碩士 === 國立中山大學 === 電機工程學系研究所 === 106 === Although conventional LED drivers might be realized with different structures, we select Flyback converter design as the research topic in this thesis, The reason is that not only it provides the stability of the output current, but also meets certain safety requirement.The purpose of the proposed Flyback control chip is to achieve quasi-resonant boundary conduction and provide stable current regulation. Thus, the proposed design comprises load output current estimation circuit, diode conduction time detection circuit,and pulse width modulation control circuit to generate a switch signal. Besides, the stability is analyzed and a compensation circuit is proposed to filter out unnecessary noise and reduce the ripple coupled in the output.
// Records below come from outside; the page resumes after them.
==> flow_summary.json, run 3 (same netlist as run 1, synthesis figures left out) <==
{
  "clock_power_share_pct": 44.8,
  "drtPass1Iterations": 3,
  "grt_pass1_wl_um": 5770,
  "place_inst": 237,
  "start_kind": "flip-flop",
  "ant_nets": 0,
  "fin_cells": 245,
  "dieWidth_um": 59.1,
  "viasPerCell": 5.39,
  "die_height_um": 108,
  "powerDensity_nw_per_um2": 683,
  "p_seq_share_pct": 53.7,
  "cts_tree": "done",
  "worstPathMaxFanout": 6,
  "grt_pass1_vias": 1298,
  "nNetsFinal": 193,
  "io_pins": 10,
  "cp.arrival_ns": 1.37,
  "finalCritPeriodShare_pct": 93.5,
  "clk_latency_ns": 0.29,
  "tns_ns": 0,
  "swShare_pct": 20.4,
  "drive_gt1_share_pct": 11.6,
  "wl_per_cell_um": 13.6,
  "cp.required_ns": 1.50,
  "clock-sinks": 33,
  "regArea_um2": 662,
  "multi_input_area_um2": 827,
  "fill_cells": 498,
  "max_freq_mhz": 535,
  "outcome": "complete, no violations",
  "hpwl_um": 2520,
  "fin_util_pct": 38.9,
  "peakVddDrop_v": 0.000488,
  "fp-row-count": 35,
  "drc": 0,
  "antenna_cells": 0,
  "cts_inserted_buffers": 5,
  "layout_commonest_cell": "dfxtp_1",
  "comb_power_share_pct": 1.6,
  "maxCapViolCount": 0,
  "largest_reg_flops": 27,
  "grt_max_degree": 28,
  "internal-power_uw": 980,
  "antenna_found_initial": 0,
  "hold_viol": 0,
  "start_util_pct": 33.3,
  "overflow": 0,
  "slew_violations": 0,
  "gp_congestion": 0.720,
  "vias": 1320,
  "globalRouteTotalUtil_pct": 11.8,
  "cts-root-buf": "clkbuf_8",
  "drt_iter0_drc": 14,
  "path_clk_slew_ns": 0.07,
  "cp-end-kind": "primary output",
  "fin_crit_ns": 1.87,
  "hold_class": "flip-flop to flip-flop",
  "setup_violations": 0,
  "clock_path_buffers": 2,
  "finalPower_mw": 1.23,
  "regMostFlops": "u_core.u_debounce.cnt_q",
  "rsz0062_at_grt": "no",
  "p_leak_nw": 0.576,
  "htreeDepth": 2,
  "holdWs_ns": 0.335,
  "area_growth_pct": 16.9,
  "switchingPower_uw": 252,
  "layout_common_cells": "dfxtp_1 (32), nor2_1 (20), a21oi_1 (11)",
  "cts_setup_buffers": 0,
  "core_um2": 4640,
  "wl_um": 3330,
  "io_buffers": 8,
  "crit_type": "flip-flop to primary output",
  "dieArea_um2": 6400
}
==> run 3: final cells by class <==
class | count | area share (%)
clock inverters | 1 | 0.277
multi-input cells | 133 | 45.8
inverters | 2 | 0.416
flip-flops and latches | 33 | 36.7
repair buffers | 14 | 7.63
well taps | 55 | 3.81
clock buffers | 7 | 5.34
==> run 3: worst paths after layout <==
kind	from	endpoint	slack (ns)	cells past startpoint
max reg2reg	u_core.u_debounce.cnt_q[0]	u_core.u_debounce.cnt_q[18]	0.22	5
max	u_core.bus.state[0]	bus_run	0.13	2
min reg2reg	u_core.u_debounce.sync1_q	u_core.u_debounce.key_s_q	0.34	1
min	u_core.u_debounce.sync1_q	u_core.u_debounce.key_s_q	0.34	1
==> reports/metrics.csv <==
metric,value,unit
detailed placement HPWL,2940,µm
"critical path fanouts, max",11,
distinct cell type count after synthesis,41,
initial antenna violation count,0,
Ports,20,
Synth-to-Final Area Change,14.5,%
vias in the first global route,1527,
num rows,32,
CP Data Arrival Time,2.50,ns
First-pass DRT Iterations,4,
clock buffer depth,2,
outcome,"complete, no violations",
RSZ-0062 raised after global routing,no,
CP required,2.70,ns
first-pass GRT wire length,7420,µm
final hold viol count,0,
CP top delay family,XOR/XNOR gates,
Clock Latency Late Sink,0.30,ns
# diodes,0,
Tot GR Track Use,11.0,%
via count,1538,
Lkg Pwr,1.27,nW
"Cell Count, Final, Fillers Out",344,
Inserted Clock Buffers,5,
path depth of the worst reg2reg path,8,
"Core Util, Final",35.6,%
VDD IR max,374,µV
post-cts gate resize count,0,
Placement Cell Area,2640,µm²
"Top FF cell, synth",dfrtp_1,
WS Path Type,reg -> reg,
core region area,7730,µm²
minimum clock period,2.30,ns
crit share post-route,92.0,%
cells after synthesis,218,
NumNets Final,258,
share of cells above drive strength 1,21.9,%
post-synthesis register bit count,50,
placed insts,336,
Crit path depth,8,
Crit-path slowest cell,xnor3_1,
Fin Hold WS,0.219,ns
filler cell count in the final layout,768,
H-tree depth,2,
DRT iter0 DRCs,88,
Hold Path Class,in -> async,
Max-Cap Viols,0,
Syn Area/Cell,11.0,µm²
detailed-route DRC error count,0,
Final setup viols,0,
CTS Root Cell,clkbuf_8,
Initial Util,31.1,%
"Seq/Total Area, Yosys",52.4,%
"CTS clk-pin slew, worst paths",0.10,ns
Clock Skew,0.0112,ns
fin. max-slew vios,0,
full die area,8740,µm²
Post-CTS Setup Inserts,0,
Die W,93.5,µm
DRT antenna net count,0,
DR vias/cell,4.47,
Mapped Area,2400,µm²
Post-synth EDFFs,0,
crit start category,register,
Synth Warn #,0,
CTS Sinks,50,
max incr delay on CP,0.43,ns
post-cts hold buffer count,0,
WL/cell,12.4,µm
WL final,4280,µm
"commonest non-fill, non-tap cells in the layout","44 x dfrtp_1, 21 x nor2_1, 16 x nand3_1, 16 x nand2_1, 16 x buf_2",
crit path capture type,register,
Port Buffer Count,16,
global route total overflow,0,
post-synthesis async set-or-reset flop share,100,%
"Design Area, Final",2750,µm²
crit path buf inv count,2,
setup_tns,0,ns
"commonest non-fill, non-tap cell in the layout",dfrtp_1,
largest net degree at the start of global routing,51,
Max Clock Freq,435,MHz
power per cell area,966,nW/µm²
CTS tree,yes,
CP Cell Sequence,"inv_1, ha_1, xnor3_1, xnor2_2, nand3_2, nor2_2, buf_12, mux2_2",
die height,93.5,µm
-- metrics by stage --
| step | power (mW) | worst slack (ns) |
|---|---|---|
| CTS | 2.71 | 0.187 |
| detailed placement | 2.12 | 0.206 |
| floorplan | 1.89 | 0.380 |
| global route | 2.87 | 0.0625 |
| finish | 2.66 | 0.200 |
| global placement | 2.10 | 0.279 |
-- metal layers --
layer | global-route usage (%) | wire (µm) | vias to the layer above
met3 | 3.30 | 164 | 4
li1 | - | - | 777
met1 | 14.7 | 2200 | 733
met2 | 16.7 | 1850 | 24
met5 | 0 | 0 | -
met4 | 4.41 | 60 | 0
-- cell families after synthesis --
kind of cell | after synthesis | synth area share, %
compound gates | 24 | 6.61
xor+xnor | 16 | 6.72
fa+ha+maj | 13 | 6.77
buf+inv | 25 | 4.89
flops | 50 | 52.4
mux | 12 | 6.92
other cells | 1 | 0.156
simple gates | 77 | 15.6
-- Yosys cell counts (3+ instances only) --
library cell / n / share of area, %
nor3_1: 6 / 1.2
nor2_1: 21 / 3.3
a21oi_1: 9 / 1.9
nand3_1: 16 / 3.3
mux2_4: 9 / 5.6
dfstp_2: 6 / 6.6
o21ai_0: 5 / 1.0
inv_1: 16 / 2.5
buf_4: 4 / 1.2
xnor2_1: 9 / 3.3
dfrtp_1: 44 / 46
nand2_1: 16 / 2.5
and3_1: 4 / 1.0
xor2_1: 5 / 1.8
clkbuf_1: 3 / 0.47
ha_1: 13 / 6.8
File: src/rtl/seq_chain_ctrl.sv
// rtl/seq_chain_ctrl.sv - chained serial pattern hunter with per-stage timeout and result handshake
// Define SEQ_CHAIN_MATCH_CNT_EN to add the saturating match_cnt output.
module seq_chain_ctrl #(
    parameter int  SEQ_W      = 5,
    parameter int  NUM_STAGES = 4,
    parameter int  TMO_W      = 8,
    localparam int STG_W      = $clog2(NUM_STAGES)
) (
    input  logic             clk,
    input  logic             resetn,
    input  logic             cfg_we,
    input  logic [STG_W-1:0] cfg_addr,
    input  logic [SEQ_W-1:0] cfg_pat,
    input  logic [STG_W-1:0] cfg_last,
    input  logic [TMO_W-1:0] cfg_timeout,
    input  logic             start,
    input  logic             abort,
    input  logic             din,
    input  logic             din_valid,
    output logic             busy,
    output logic             res_valid,
    input  logic             res_ready,
    output logic [1:0]       res_status,
    output logic [STG_W-1:0] res_stage
`ifdef SEQ_CHAIN_MATCH_CNT_EN
    ,
    output logic [15:0]      match_cnt
`endif
);

    localparam int FILL_W = $clog2(SEQ_W + 1);

    typedef enum logic [1:0] {
        S_IDLE   = 2'd0,
        S_HUNT   = 2'd1,
        S_RESULT = 2'd2
    } state_t;

    state_t             r_state;
    state_t             w_state_next;

    logic [SEQ_W-1:0]   r_table [NUM_STAGES];
    logic [SEQ_W-1:0]   r_seq;
    logic [FILL_W-1:0]  r_fill;
    logic [TMO_W-1:0]   r_timer;
    logic [STG_W-1:0]   r_stage;
    logic [STG_W-1:0]   r_last;
    logic [TMO_W-1:0]   r_tmo;
    logic [1:0]         r_res_status;
    logic [STG_W-1:0]   r_res_stage;

    logic [SEQ_W-1:0]   w_seq_next;
    logic [FILL_W-1:0]  w_fill_next;
    logic [TMO_W-1:0]   w_timer_next;
    logic               w_match;
    logic               w_tmo_hit;
    logic               w_res_load;
    logic [1:0]         w_res_status;
    logic               w_stage_adv;
    logic               w_cnt_inc;

    assign w_seq_next   = din_valid ? {r_seq[SEQ_W-2:0], din} : r_seq;
    assign w_fill_next  = (din_valid && (r_fill != FILL_W'(SEQ_W))) ? r_fill + 1'b1 : r_fill;
    // Fill guard: a stale all-zero shift register must not match before SEQ_W fresh bits.
    assign w_match      = din_valid && (w_fill_next == FILL_W'(SEQ_W)) &&
                          (w_seq_next == r_table[r_stage]);
    assign w_timer_next = r_timer + 1'b1;
    assign w_tmo_hit    = (r_tmo != '0) && (w_timer_next == r_tmo);

    assign busy       = (r_state != S_IDLE);
    assign res_valid  = (r_state == S_RESULT);
    assign res_status = r_res_status;
    assign res_stage  = r_res_stage;

    always_ff @(posedge clk) begin
        if (!resetn) begin
            r_state <= S_IDLE;
        end else begin
            r_state <= w_state_next;
        end
    end

    // Priority inside HUNT: abort, then match, then timeout.
    always_comb begin
        w_state_next = r_state;
        w_res_load   = 1'b0;
        w_res_status = 2'b00;
        w_stage_adv  = 1'b0;
        w_cnt_inc    = 1'b0;
        case (r_state)
            S_IDLE: begin
                if (start) begin
                    w_state_next = S_HUNT;
                end
            end
            S_HUNT: begin
                if (abort) begin
                    w_res_load   = 1'b1;
                    w_res_status = 2'b10;
                end else if (w_match) begin
                    w_cnt_inc = 1'b1;
                    if (r_stage == r_last) begin
                        w_res_load   = 1'b1;
                        w_res_status = 2'b00;
                    end else begin
                        w_stage_adv = 1'b1;
                    end
                end else if (w_tmo_hit) begin
                    w_res_load   = 1'b1;
                    w_res_status = 2'b01;
                end
                if (w_res_load) begin
                    w_state_next = S_RESULT;
                end
            end
            S_RESULT: begin
                if (res_ready) begin
                    w_state_next = S_IDLE;
                end
            end
            default: begin
                w_state_next = S_IDLE;
            end
        endcase
    end

    always_ff @(posedge clk) begin
        if (!resetn) begin
            for (int i = 0; i < NUM_STAGES; i++) begin
                r_table[i] <= '0;
            end
            r_seq        <= '0;
            r_fill       <= '0;
            r_timer      <= '0;
            r_stage      <= '0;
            r_last       <= '0;
            r_tmo        <= '0;
            r_res_status <= '0;
            r_res_stage  <= '0;
        end else begin
            case (r_state)
                S_IDLE: begin
                    if (cfg_we) begin
                        r_table[cfg_addr] <= cfg_pat;
                    end
                    if (start) begin
                        r_last  <= cfg_last;
                        r_tmo   <= cfg_timeout;
                        r_seq   <= '0;
                        r_fill  <= '0;
                        r_stage <= '0;
                        r_timer <= '0;
                    end
                end
                S_HUNT: begin
                    // Shift register survives a stage advance so patterns may overlap.
                    r_seq   <= w_seq_next;
                    r_fill  <= w_fill_next;
                    r_timer <= w_stage_adv ? '0 : w_timer_next;
                    if (w_stage_adv) begin
                        r_stage <= r_stage + 1'b1;
                    end
                    if (w_res_load) begin
                        r_res_status <= w_res_status;
                        r_res_stage  <= r_stage;
                    end
                end
                default: begin
                end
            endcase
        end
    end

`ifdef SEQ_CHAIN_MATCH_CNT_EN
    logic [15:0] r_match_cnt;

    always_ff @(posedge clk) begin
        if (!resetn) begin
            r_match_cnt <= '0;
        end else if (w_cnt_inc && (r_match_cnt != 16'hFFFF)) begin
            r_match_cnt <= r_match_cnt + 16'd1;
        end
    end

    assign match_cnt = r_match_cnt;
`endif

endmodule

File: config.mk
export PLATFORM = sky130hd
export DESIGN_NAME = seq_chain_ctrl
export DESIGN_NICKNAME = d
export VERILOG_FILES = /design/src/rtl/seq_chain_ctrl.sv
export SDC_FILE = /design/constraint.sdc
export NUM_CORES = 1
export LEC_CHECK = 0
export CAP_MARGIN = 30
export CORE_UTILIZATION = 50
export DETAILED_ROUTE_END_ITERATION = 8
export PLACE_DENSITY = 0.68
export SLEW_MARGIN = 20
export SYNTH_ARGS = -nofsm -noshare
export SYNTH_HDL_FRONTEND = slang
export SYNTH_SLANG_ARGS = --single-unit
File: constraint.sdc
create_clock -name clk -period 8.1 [get_ports clk]
set_clock_uncertainty 0.15 [all_clocks]
set_input_delay 1.215 -clock clk [delete_from_list [all_inputs] [get_ports clk]]
set_output_delay 1.215 -clock clk [all_outputs]
set_load 0.02 [all_outputs]
# After elaboration in Yosys (flattened, before gate mapping)
# Memories as Yosys holds them, arrays and structs flattened. A register that Yosys moved wholly into a read port is not among the register bits.
# Index checks and enable logic that the tools add are counted.
classes:
  add_sub_neg: 3
  eq_ne: 11
  n_mux: 39
  n_reduce_logical: 14
ops:
  columns: ["op", "n"]
  rows:
  - ["$mux W1", 18]
  - ["$mux W2", 9]
  - ["$mux W8", 2]
  - ["$pmux W8 S2", 1]
  - ["$mux W5", 3]
  - ["$pmux W5 S2", 1]
  - ["$add A8 B1 Y8 const B", 1]
  - ["$eq A8 B8 Y1", 1]
  - ["$reduce_bool A8 Y1", 1]
  - ["$mux W3", 2]
  - ["$pmux W2 S3", 1]
  - ["$pmux W3 S2", 1]
  - ["$reduce_and A2 Y1", 3]
  - ["$reduce_and A3 Y1", 2]
  - ["$eq A5 B5 Y1", 1]
  - ["$reduce_or A5 Y1", 1]
  - ["$logic_and A1 B1 Y1", 4]
  - ["$ne A2 B1 Y1 const B", 2]
  - ["$ne A2 B2 Y1 const B", 2]
  - ["$pmux W2 S2", 1]
  - ["$reduce_bool A2 Y1", 2]
  - ["$add A3 B1 Y3 const B", 1]
  - ["$eq A3 B3 Y1 const B", 1]
  - ["$ne A3 B3 Y1 const B", 1]
  - ["other kinds (5)", 5]
totals:
  regBits: 34
  ramBits: 20
  input_bits: 25
  out_inout_bits: 6
  elab_cells: 77
  mem_count: 1
memory_table:
  columns: ["memory", "words", "width", "rd", "rd_clocked_by_memory_dff", "write_ports", "line", "source"]
  rows:
  - ["r_table", 4, 5, 1, 1, 4, "42", "logic [SEQ_W-1:0] r_table [NUM_STAGES];"]

# Depth between registers and ports, before layout
depth:
  word_depth: 13
  mapped_depth: 9
  depth_no_buf: 9

# Worst setup path before layout
# No wires, ideal clock.
synth_path:
  path_type: "input port to flip-flop"
  start: "input din_valid"
  end: "register r_timer[4]"
  setup_ps: 120
  arrival_time_ps: 2899
  t_required_ps: 7830
  slack_ps: 4931
  stages: 8
  path_buffers: 1
  path_cell_list: "clkbuf_1 -> inv_1 -> a211o_1 -> a221oi_2 -> nand3_2 -> o311ai_4 -> nor2_1 -> a211o_1"
synth_via:
  elab_chain_len: 10
  elab_cells_between_ends: 12
  classes_between: "2 x eq/ne; 7 x mux; 3 x reduce/logical"
synth_lines:
  columns: ["item", "line", "source"]
  rows:
  - ["from (decl)", "19", "input logic din_valid,"]
  - ["$logic_and A1 B1 Y1", "63", "assign w_fill_next = (din_valid && (r_fill != FILL_W'(SEQ_W))) ? r_fill + 1'b1 : r_fill;"]
  - ["$mux W3", "63", null]
  - ["$eq A3 B3 Y1", "65", "assign w_match = din_valid && (w_fill_next == FILL_W'(SEQ_W)) &&"]
  - ["$logic_and A1 B1 Y1", "65", null]
  - ["$logic_and A1 B1 Y1 *", "65", null]
  - ["$mux W1 *", "100", "end else if (w_match) begin"]
  - ["$mux W1 *", "97", "if (abort) begin"]
  - ["$mux W1 *", "90", "case (r_state)"]
  - ["$mux W8 *", "159", "r_timer <= w_stage_adv ? '0 : w_timer_next;"]
  - ["$pmux W8 S2 *", "141", "case (r_state)"]
  - ["to (signal assigned)", "159", null]
  - ["to (decl)", "45", "logic [TMO_W-1:0] r_timer;"]
# Every way passes the cells marked *; elsewhere a longest branch is shown, timed or not.
# A chain may end at the register's enable or synchronous reset.

# Final worst setup path
# Ends and elaborated chain as after synthesis.

==> reports/results.txt <==
DR vias: 2115
reg-to-reg endpoint: res_stage[0]
DRT Pass-1 Iters: 4
Mapped Area: 2850 um2
first-pass GRT wire length: 9130 um
slew margin rel.: 43.8%
post-synth top area share: 24.6%
# hold bufs at CTS: 0
Post-synth EDFFs: 20
final period utilization: 42.2%
area of the multi-input gates: 1470 um2
Reg2Reg Setup Slack: 4730 ps
Hold Path Class: register to register
main area contributors after synthesis: dfxtp_1 (25%), edfxtp_1 (21%), nand2_1 (5.9%)
post-synthesis cell type count: 51
Worst-Skew Late Latency: 310 ps
htree depth: 2
final cell count without fillers: 392
final net count: 347
IO Port Bufs: 30
maxcap violations: 0
worst reg2reg startpoint: r_timer[0]
row cnt: 27
hold path cells: 2
total grt overflow: 0
crit start category: input pin
most frequent cells in the layout: nand2_1 (45), dfxtp_1 (35), clkdlybuf4s50_1 (30)
Tightest Pin Transition: 841 ps
Post-Route WL: 5360 um
Register-to-Register Path Depth: 8
sequential fraction of the synthesis area: 45.6%
diode count: 0
Seq pwr share: 57.6%
Clock Path Buffers: 2
Synth async-reset ratio: 0%
CTS Buf Count: 5
placed cell areas: 3200 um2
routed len/inst: 13.7 um
Synth Instances: 293
Antenna Nets Post-Route: 0
crit path max fanout: 8
total power: 529 uW
post-synthesis adder-cell area fraction: 1.32%
syn nets: 321
maximum clock rate: 293 MHz
commonest non-fill, non-tap cell in the layout: nand2_1
Worst-path clk slew: 100 ps
share of layout cells above drive strength 1: 7.19%
Sequential cell area: 1300 um2
final setup fails: 0
Slew Viols, Final: 0
Lkg Pwr: 1.17 nW
CTS root buf: clkbuf_8
Synth Area in Compound Gates: 15.3%
min-delay src: res_stage[0]
Primary FF master, synth: dfxtp_1
combinational share of power: 13.4%
# IOs: 31
peak supply drop: 121 uV
CTS resizes: 0
Synth Register Bits: 55
Area Growth Syn to Fin: 15.4%
mux contribution to synthesized area: 5.70%
Starting Density: 51.8%
NetSw: 137 uW
DRC: 0
Synth area leader: dfxtp_1
RSZ-0062 raised after global routing: false
post-DP HPWL: 4070 um
fill cell count: 493
height of the chip: 77.5 um
simple-gate share of the synthesized area: 24.7%
Slowest-stage cell, CP: clkdlybuf4s50_1
CP arrival: 3470 ps
Setup CP Type: input pin to register
largest net degree at the start of global routing: 42
Inst Count DP: 384
clk sink count: 55
worst setup slack after layout: 4680 ps
CTS tree: done
post-layout min period: 3420 ps
post-CTS setup buffer count: 0
vias in the first global route: 2007
setup_tns: 0 ps
Crit. End Element: register
Vias per Instance: 5.40
final hold violation count: 0
crit-path max cell delay: 650 ps
GPL Wtd Cong: 0.757
clock share of power: 29.0%
largest family of logic cells by synthesized area: simple AND/OR/NAND/NOR gates
core area: 5510 um2
crit-path cells: clkdlybuf4s50_1 > inv_1 > a211o_1 > a221oi_2 > nand3_2 > o311ai_4 > nor2_1 > a211o_1
area of the die: 6010 um2
Sw Ratio: 25.8%
final instance area: 3290 um2
Synth Area per Inst: 9.74 um2
DRT iter0 DRCs: 104
hold endpoint: res_stage[0]
aggregate global-route resource usage: 19.2%
Ys Warns: 0
die width: 77.5 um
PwrDens: 161 nW/um2
xor and xnor fraction of the mapped netlist area: 4.52%
status: completed
WP data required: 8150 ps
Cell Int Power: 392 uW
Post-Place Setup Slack: 4360 ps
initial antenna violation count: 0
cell mode on critical path: a211o_1
## power groups by stage
stage	combinational [mW]	clock, mW	sequential [mW]
floorplan	0.0449	0	0.309
global placement	0.0706	0	0.311
detailed placement	0.0713	0	0.311
CTS	0.0717	0.157	0.305
global route	0.0790	0.168	0.306
finish	0.0710	0.153	0.305
## cell families (layout without fill, tap and decap cells)
group	after synthesis	in the layout
buffers and inverters	20	47
XOR/XNOR	13	13
flip-flops	55	55
AND/OR/NAND/NOR	134	134
adder cells (fa/ha/maj)	3	3
multiplexers	10	10
AO/OA/AOI/OAI	58	58
## per-stage QoR
| step | hold slack (ps) | utilization [%] |
|---|---|---|
| global placement | 296 | 58.1 |
| global route | 352 | 59.8 |
| finish | 317 | 59.8 |
| detailed placement | 310 | 58.1 |
| CTS | 324 | 59.8 |
| floorplan | 305 | - |
## synthesized netlist by cell type, drive strengths merged, types with 6 or more instances
library cell,count
nor2,11
inv,8
nand3,16
edfxtp,20
and2,25
o21ai,12
clkbuf,9
a21oi,6
a21boi,13
dfxtp,35
nand2b,7
nor2b,11
nand2,45
xor2,7
## worst max-delay path, delay by kind of cell
family                 cells  cell delay [ps]
AOI/OAI and AO/OA          4             1220
and+or+nand+nor            2              280
buffers and inverters      2              750
## layer usage
| metal | track usage [%] | share of wire [%] |
|---|---|---|
| met3 | 4.12 | 2.7 |
| met5 | 0 | 0 |
| met1 | 23.6 | 47 |
| met4 | 4.91 | 0.90 |
| met2 | 33.9 | 50 |
## sequential cells by signal, indices dropped and copies added, names as in the netlist, named ones only
name        count
r_fill          3
r_stage         2
r_table        20
r_seq           4
res_status      2
r_state         2
res_stage       2
r_timer         8
r_tmo           8
r_last          2
## worst max-delay path by stage
stage / startpoint / endpoint / slack [ps] / cells after the start
after detailed placement: din_valid / r_timer[4] / 4360 / 8
final: din_valid / r_timer[4] / 4680 / 8
after floorplan: din_valid / r_timer[4] / 4930 / 8
after global routing: r_timer[0] / res_stage[0] / 4480 / 8
after global placement: din_valid / r_timer[4] / 4420 / 8
after CTS: din_valid / r_timer[4] / 4680 / 8
## final cells by class
| class | instances | share of cell area (%) |
|---|---|---|
| Sequential cell | 55 | 39.5 |
| Clock buffer | 5 | 2.09 |
| Inverter | 8 | 0.912 |
| Clock inverter | 3 | 0.760 |
| Tap cell | 72 | 2.74 |
| Multi-Input combinational cell | 218 | 44.6 |
| Timing Repair Buffer | 31 | 9.35 |
(Power assumes the default switching activity.)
In order to achieve the quasi-resonant mode control, the accuracy of Valley Detector is very important. When the secondary side inductor current can no longer be supplied to the load, it will cause oscillation between parasitic capacitance of the primary inductor and the power transistor. As soon as the valid valley is detected, an enable signal is delivered to PWM circuit to determine the turn-on time of the power transistor. However, the valley signal is hard to be detected accurately. The worst scenario is that the wrong detection will cause that the power transistor can no longer be turned on. Therefore, a protection circuit is proposed to prevent the case and improve the accuracy such that the efficiency is enhanced. Regarding the chip process variation, a detection circuit is added, which output is used to compensate the phase margin of the operational amplifier. The output voltage range of the LED driver based on the proposed design is 6 to 60 V, where LEDs are driven by a fixed 0.7 A with a single stage power factor corrector. As a result, it can achieve the maximum efficiency 92.61% given four LED loads.